El Parlamento de Irak aceptó la renuncia del primer ministro Adel Abdelmahdi, que deja su cargo en medio de masivas protestas, pero la crisis no parece atenuarse ya que la principal fuerza política opositora rechazó proponer un dirigente al frente del próximo gobierno. Los diputados aceptaron la renuncia del Ejecutivo, en una sesión extraordinaria realizada este domingo después de que Abdelmahdi presentara su renuncia por escrito ayer al Parlamento, informaron medios estatales.

 El pasado viernes, tras dos días de una cruenta represión a las manifestaciones en el sur del país que provocó al menos 40 muertos, el primer ministro anunció que iba a presentar su dimisión y que ésta significaba “la dimisión del gobierno en bloque”.

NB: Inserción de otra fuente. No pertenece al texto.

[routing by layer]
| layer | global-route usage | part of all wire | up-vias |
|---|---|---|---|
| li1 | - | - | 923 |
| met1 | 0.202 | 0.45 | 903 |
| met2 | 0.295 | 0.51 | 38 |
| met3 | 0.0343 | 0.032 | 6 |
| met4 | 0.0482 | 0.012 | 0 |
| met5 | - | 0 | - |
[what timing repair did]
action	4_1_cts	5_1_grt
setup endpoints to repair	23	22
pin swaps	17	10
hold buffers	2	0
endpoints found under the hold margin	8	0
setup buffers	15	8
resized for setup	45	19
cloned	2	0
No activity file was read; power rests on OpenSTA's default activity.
### src/rtl/sensor_pkg.sv
// Shared types and default tuning for the climate sensor front end.
// Level encoding matches the FSM's temp[1:0] input.
`timescale 1ns/1ps
package sensor_pkg;
   typedef enum logic [1:0] {LVL0, LVL1, LVL2, LVL3} temp_lvl_t;

   localparam int         DW_DEF         = 8;
   localparam int         AVG_LOG2_DEF   = 2;
   localparam logic [7:0] T1_DEF         = 8'd64;
   localparam logic [7:0] T2_DEF         = 8'd128;
   localparam logic [7:0] T3_DEF         = 8'd192;
   localparam logic [7:0] HYST_DEF       = 8'd4;
   localparam int         DEB_CYCLES_DEF = 16;
endpackage

### src/rtl/sensor_conditioner_btn_debounce.sv
// Push-button synchroniser and debouncer.
// BT only follows the button after it holds steady for DEB_CYCLES clocks.
`timescale 1ns/1ps
module btn_debounce
   import sensor_pkg::*;
#(
   parameter int DEB_CYCLES = DEB_CYCLES_DEF
) (
   input  logic clk,
   input  logic reset,
   input  logic btn_raw,
   output logic BT
);
   localparam int CW = $clog2(DEB_CYCLES);

   logic          s1;
   logic          btn_s;
   logic [CW-1:0] cnt;

   // two-flop synchroniser for the asynchronous button
   always_ff @(posedge clk or posedge reset) begin
      if (reset) begin
         s1    <= 1'b0;
         btn_s <= 1'b0;
      end else begin
         s1    <= btn_raw;
         btn_s <= s1;
      end
   end

   // count consecutive disagreeing clocks; flip BT when the run is long enough
   always_ff @(posedge clk or posedge reset) begin
      if (reset) begin
         cnt <= '0;
         BT  <= 1'b0;
      end else if (btn_s != BT) begin
         if (cnt == CW'(DEB_CYCLES - 1)) begin
            BT  <= btn_s;
            cnt <= '0;
         end else begin
            cnt <= cnt + CW'(1);
         end
      end else begin
         cnt <= '0;
      end
   end
endmodule

### src/rtl/sensor_conditioner.sv
// Temperature averager + hysteretic level classifier and button debouncer.
// Produces the temp[1:0] and BT inputs of the climate-control FSM.
`timescale 1ns/1ps
module sensor_conditioner
   import sensor_pkg::*;
#(
   parameter int              DW         = DW_DEF,
   parameter int              AVG_LOG2   = AVG_LOG2_DEF,
   parameter logic [DW-1:0]   T1         = T1_DEF,
   parameter logic [DW-1:0]   T2         = T2_DEF,
   parameter logic [DW-1:0]   T3         = T3_DEF,
   parameter logic [DW-1:0]   HYST       = HYST_DEF,
   parameter int              DEB_CYCLES = DEB_CYCLES_DEF
) (
   input  logic          clk,
   input  logic          reset,
   input  logic [DW-1:0] sample_in,
   input  logic          sample_valid,
   input  logic          btn_raw,
   output logic [DW-1:0] avg_out,
   output logic          avg_valid,
   output logic [1:0]    temp,
   output logic          BT
);
   localparam int AW = DW + AVG_LOG2;

   logic [AW-1:0]       acc;
   logic [AW-1:0]       sum;
   logic [AVG_LOG2-1:0] cnt;
   temp_lvl_t           lvl;
   logic [DW-1:0]       t_up;
   logic [DW-1:0]       t_dn;
   logic [DW:0]         up_sum;
   logic [DW-1:0]       up_thr;
   logic [DW-1:0]       dn_thr;

   assign sum = acc + {{AVG_LOG2{1'b0}}, sample_in};

   // boxcar accumulator; the window closes on the last sample's own edge
   always_ff @(posedge clk or posedge reset) begin
      if (reset) begin
         acc       <= '0;
         cnt       <= '0;
         avg_out   <= '0;
         avg_valid <= 1'b0;
      end else begin
         avg_valid <= 1'b0;
         if (sample_valid) begin
            if (cnt == '1) begin
               avg_out   <= sum[AW-1:AVG_LOG2];
               avg_valid <= 1'b1;
               acc       <= '0;
               cnt       <= '0;
            end else begin
               acc <= sum;
               cnt <= cnt + AVG_LOG2'(1);
            end
         end
      end
   end

   // thresholds around the current level, hysteresis saturated to the DW range
   always_comb begin
      t_up = T1;
      t_dn = T1;
      unique case (lvl)
         LVL0: begin t_up = T1; t_dn = T1; end
         LVL1: begin t_up = T2; t_dn = T1; end
         LVL2: begin t_up = T3; t_dn = T2; end
         LVL3: begin t_up = T3; t_dn = T3; end
      endcase
      up_sum = {1'b0, t_up} + {1'b0, HYST};
      up_thr = up_sum[DW] ? '1 : up_sum[DW-1:0];
      dn_thr = (t_dn < HYST) ? '0 : t_dn - HYST;
   end

   // level FSM: at most one step per completed average
   always_ff @(posedge clk or posedge reset) begin
      if (reset) begin
         lvl <= LVL0;
      end else if (avg_valid) begin
         if (lvl != LVL3 && avg_out >= up_thr)
            lvl <= temp_lvl_t'(lvl + 2'd1);
         else if (lvl != LVL0 && avg_out < dn_thr)
            lvl <= temp_lvl_t'(lvl - 2'd1);
      end
   end

   assign temp = lvl;

   btn_debounce #(
      .DEB_CYCLES (DEB_CYCLES)
   ) u_deb (
      .clk     (clk),
      .reset   (reset),
      .btn_raw (btn_raw),
      .BT      (BT)
   );
endmodule
### config.mk
export PLATFORM = sky130hd
export DESIGN_NAME = sensor_conditioner
export DESIGN_NICKNAME = d
export VERILOG_FILES = /design/src/rtl/sensor_pkg.sv /design/src/rtl/sensor_conditioner_btn_debounce.sv /design/src/rtl/sensor_conditioner.sv
export SDC_FILE = /design/constraint.sdc
export NUM_CORES = 1
export LEC_CHECK = 0
export CORE_MARGIN = 5
export CORE_UTILIZATION = 46
export DETAILED_ROUTE_END_ITERATION = 6
export PLACE_DENSITY = 0.74
export SLEW_MARGIN = 20
export SYNTH_ARGS = -nofsm -noshare
export SYNTH_HDL_FRONTEND = slang
export SYNTH_SLANG_ARGS = --single-unit
### constraint.sdc
create_clock -name clk -period 2.4 [get_ports clk]
set_input_delay 0.48 -clock clk [delete_from_list [all_inputs] [get_ports clk]]
set_output_delay 0.48 -clock clk [all_outputs]
set_load 0.05 [all_outputs]
# Yosys cells after proc, flatten, opt, wreduce, memory -nomap -nowiden
# Index checks and enable logic that the tools add are counted.
[totals] reg_bits=30 latch_bits=0 ramBits=0 mem_bits_ro=0 inputBits=12 output_inout_bits=12 elab_cells=48 n_memories=0
[classes] add_sub_neg=7 n_mul=0 div=0 magnitude_cmp=3 n_eq_ne=7 shifts=0 muxes=12 bitwise=0 n_reduce_logical=10
[op_table] op="$pmux 8 s3" n=2
[op_table] op="$mux 8" n=2
[op_table] op="$add 10x8->10" n=1
[op_table] op="$mux 10" n=1
[op_table] op="$add 8x3->9 const B" n=1
[op_table] op="$ge 8x8->1" n=1
[op_table] op="$lt 8x3->1 const B" n=1
[op_table] op="$lt 8x8->1" n=1
[op_table] op="$mux 4" n=2
[op_table] op="$sub 8x3->8 const B" n=1
[op_table] op="$eq 2x2->1 const B" n=3
[op_table] op="$mux 2" n=3
[op_table] op="$reduce_and 2->1" n=3
[op_table] op="$add 2x1->2 const B" n=2
[op_table] op="$add 4x1->4 const B" n=1
[op_table] op="$eq 4x4->1 const B" n=1
[op_table] op="$reduce_bool 2->1" n=2
[op_table] op="$reduce_or 2->1" n=2
[op_table] op="$eq 2x1->1 const B" n=1
[op_table] op="$logic_and 1x1->1" n=2
[op_table] op="$logic_not 2->1" n=1
[op_table] op="$mux 1" n=2
[op_table] op="$ne 2x2->1 const B" n=1
[op_table] op="$sub 2x1->2 const B" n=1
[op_table] op="$ne 1x1->1" n=1

# Longest topological paths before layout
[logic_depth] ltp_word=9 mapped_depth=10 mapped_depth_nobuf=10

# Modules after synthesis
# A second synthesis with hierarchy kept.
[hier_totals] cells_unflattened=167 area_unflattened_um2=1716.6
[modules_own_cells] module="sensor_conditioner" instances=1 cells_each=148 area_each_um2=1441.4 seq_area_each_um2=575.6
[modules_own_cells] module="btn_debounce" instances=1 cells_each=19 area_each_um2=275.3 seq_area_each_um2=175.2

# Least setup slack after synthesis
# Ideal clock, no wire load.
[synth_timing] path_kind="register to register" start="register lvl[0], in the netlist temp[0]" end="register lvl[1], in the netlist temp[1]" setup_time_ps=104 t_arrival_ps=2248 required_time_ps=2296 slack_ps=48 path_stages_with_launch=10 path_cell_list="dfrtp_1 > inv_1 > ha_1 > and3_1 > ha_1 > nand4bb_1 > a21oi_1 > nor4_1 > o21ai_0 > a221oi_1"
[synth_via] elab_chain_cells=9
[synth_rtl] element="start: declaration" line_no="sensor_conditioner.sv:30" rtl="temp_lvl_t lvl;"
[synth_rtl] element="start signal: assignment" line_no="sensor_conditioner.sv:83" rtl="lvl <= temp_lvl_t'(lvl + 2'd1);"
[synth_rtl] element="start signal: assignment" line_no="sensor_conditioner.sv:85" rtl="lvl <= temp_lvl_t'(lvl - 2'd1);"
[synth_rtl] element="$eq 2x2->1, or another cell as far along" line_no="sensor_conditioner.sv:66" rtl="unique case (lvl)"
[synth_rtl] element="$reduce_or 2->1 (no line)"
[synth_rtl] element="$pmux 8 s3" line_no="sensor_conditioner.sv:66"
[synth_rtl] element="$add 8x3->9, or another cell as far along" line_no="sensor_conditioner.sv:72" rtl="up_sum = {1'b0, t_up} + {1'b0, HYST};"
[synth_rtl] element="$mux 8, on equally long branches" line_no="sensor_conditioner.sv:73, sensor_conditioner.sv:74"
[synth_rtl] element="$ge 8x8->1 or $lt 8x8->1 (tied branches)" line_no="sensor_conditioner.sv:82, sensor_conditioner.sv:84"
[synth_rtl] element="$logic_and 1x1->1, on equally long branches" line_no="sensor_conditioner.sv:82, sensor_conditioner.sv:84"
[synth_rtl] element="$reduce_bool 2->1 (no line)"
[synth_rtl] element="$reduce_and 2->1 (no line)"
# Several ways; a longest one is shown, not always the timed one. The select of a mux whose other input is x is not followed.
# A chain may end at the register's enable or synchronous reset.

# Final worst setup path
[layout_timing] start="input port sample_in[0]" end="register avg_out[6]"
[layout_via] elab_chain_cells=1
[layout_rtl] element="start: declaration" line_no="sensor_conditioner.sv:17" rtl="input logic [DW-1:0] sample_in,"
[layout_rtl] element="$add 10x8->10" line_no="sensor_conditioner.sv:37" rtl="assign sum = acc + {{AVG_LOG2{1'b0}}, sample_in};"
[layout_rtl] element="end signal: assignment" line_no="sensor_conditioner.sv:50" rtl="avg_out <= sum[AW-1:AVG_LOG2];"
[layout_rtl] element="end: declaration" line_no="sensor_conditioner.sv:20" rtl="output logic [DW-1:0] avg_out,"
# No other way between the ends.
File: config.mk
export PLATFORM = sky130hd
export DESIGN_NAME = drive_cmd_decoder
export DESIGN_NICKNAME = d
export VERILOG_FILES = /design/src/rtl/drive_cmd_pkg.sv /design/src/rtl/duty_ramp.sv /design/src/rtl/drive_cmd_decoder.sv
export SDC_FILE = /design/constraint.sdc
export NUM_CORES = 1
export LEC_CHECK = 0
export ABC_AREA = 1
export CORE_MARGIN = 3
export CORE_UTILIZATION = 45
export DETAILED_ROUTE_END_ITERATION = 6
export PLACE_DENSITY_LB_ADDON = 0.2
export RECOVER_POWER = 50
export SYNTH_ARGS = -nofsm -noshare
export SYNTH_HDL_FRONTEND = slang
export SYNTH_SLANG_ARGS = --single-unit
File: constraint.sdc
create_clock -name clk -period 4.8 [get_ports clk]
set_clock_uncertainty 0.2 [all_clocks]
set_input_delay 1.2 -clock clk [delete_from_list [all_inputs] [get_ports clk]]
set_output_delay 1.2 -clock clk [all_outputs]
set_load 0.03 [all_outputs]
File: src/rtl/drive_cmd_pkg.sv
// Shared mode codes and ASCII command constants for the drive command decoder.
package drive_cmd_pkg;

  typedef enum logic [1:0] {
    MODE_IDLE   = 2'd0,
    MODE_MANUAL = 2'd1,
    MODE_TRACK  = 2'd2,
    MODE_VISION = 2'd3
  } mode_t;

  localparam logic [7:0] CH_0 = 8'h30;
  localparam logic [7:0] CH_1 = 8'h31;
  localparam logic [7:0] CH_2 = 8'h32;
  localparam logic [7:0] CH_3 = 8'h33;
  localparam logic [7:0] CH_W = 8'h57;
  localparam logic [7:0] CH_A = 8'h41;
  localparam logic [7:0] CH_S = 8'h53;
  localparam logic [7:0] CH_D = 8'h44;
  localparam logic [7:0] CH_H = 8'h48;
  localparam logic [7:0] CH_N = 8'h4E;
  localparam logic [7:0] CH_L = 8'h4C;
  localparam logic [7:0] CASE_OFFSET = 8'h20;

  // Folds lowercase letters onto uppercase so command matching is case-insensitive.
  function automatic logic [7:0] to_upper(input logic [7:0] c);
    if (c >= 8'h61 && c <= 8'h7A) return c - CASE_OFFSET;
    return c;
  endfunction

endpackage

File: src/rtl/duty_ramp.sv
// Free-running tick divider plus step/clamp logic that walks duty toward target.
module duty_ramp #(
  parameter int             N          = 32,
  parameter logic [N-1:0]   RAMP_STEP  = {{5{1'b0}}, 1'b1, {(N-6){1'b0}}},
  parameter int             RAMP_DIV   = 50000,
  parameter logic [N-1:0]   DUTY_RESET = {1'b1, {(N-1){1'b0}}}
) (
  input  logic         clk,
  input  logic         rst_n,
  input  logic [N-1:0] target,
  output logic [N-1:0] duty
);

  localparam int CW = (RAMP_DIV > 1) ? $clog2(RAMP_DIV) : 1;
  localparam logic [CW-1:0] DIV_LAST = CW'(RAMP_DIV - 1);

  logic [CW-1:0] tick_cnt;
  logic          tick;
  logic [N:0]    diff;
  logic [N-1:0]  duty_next;

  assign tick = (tick_cnt == DIV_LAST);

  // Distance is taken one bit wider than duty so the clamp test cannot wrap.
  always_comb begin
    diff      = '0;
    duty_next = duty;
    if ({1'b0, target} >= {1'b0, duty}) diff = {1'b0, target} - {1'b0, duty};
    else                                diff = {1'b0, duty} - {1'b0, target};
    if (RAMP_STEP == '0 || diff <= {1'b0, RAMP_STEP}) duty_next = target;
    else if (target > duty)                           duty_next = duty + RAMP_STEP;
    else                                              duty_next = duty - RAMP_STEP;
  end

  always_ff @(posedge clk or negedge rst_n) begin
    if (!rst_n) begin
      tick_cnt <= '0;
      duty     <= DUTY_RESET;
    end else begin
      tick_cnt <= tick ? '0 : tick_cnt + 1'b1;
      if (tick) duty <= duty_next;
    end
  end

endmodule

La salida del primer ministro, sin embargo, no aquietó las aguas del país sumido en una grave crisis política por la irrupción de masivas manifestaciones que estallaron hace dos meses con reivindicaciones centradas en la crítica contra la corrupción y la demanda de mejoras de vida. La Comisión Iraquí de Derechos Humanos, un organismo público pero independiente, calcula que la represión causó unos 400 muertos y miles de heridos. La magnitud del conflicto quedó en evidencia cuando la justicia local ordenó hace tres días liberar a 2.500 detenidos e informó que otras 240 personas permanecerán detenidas.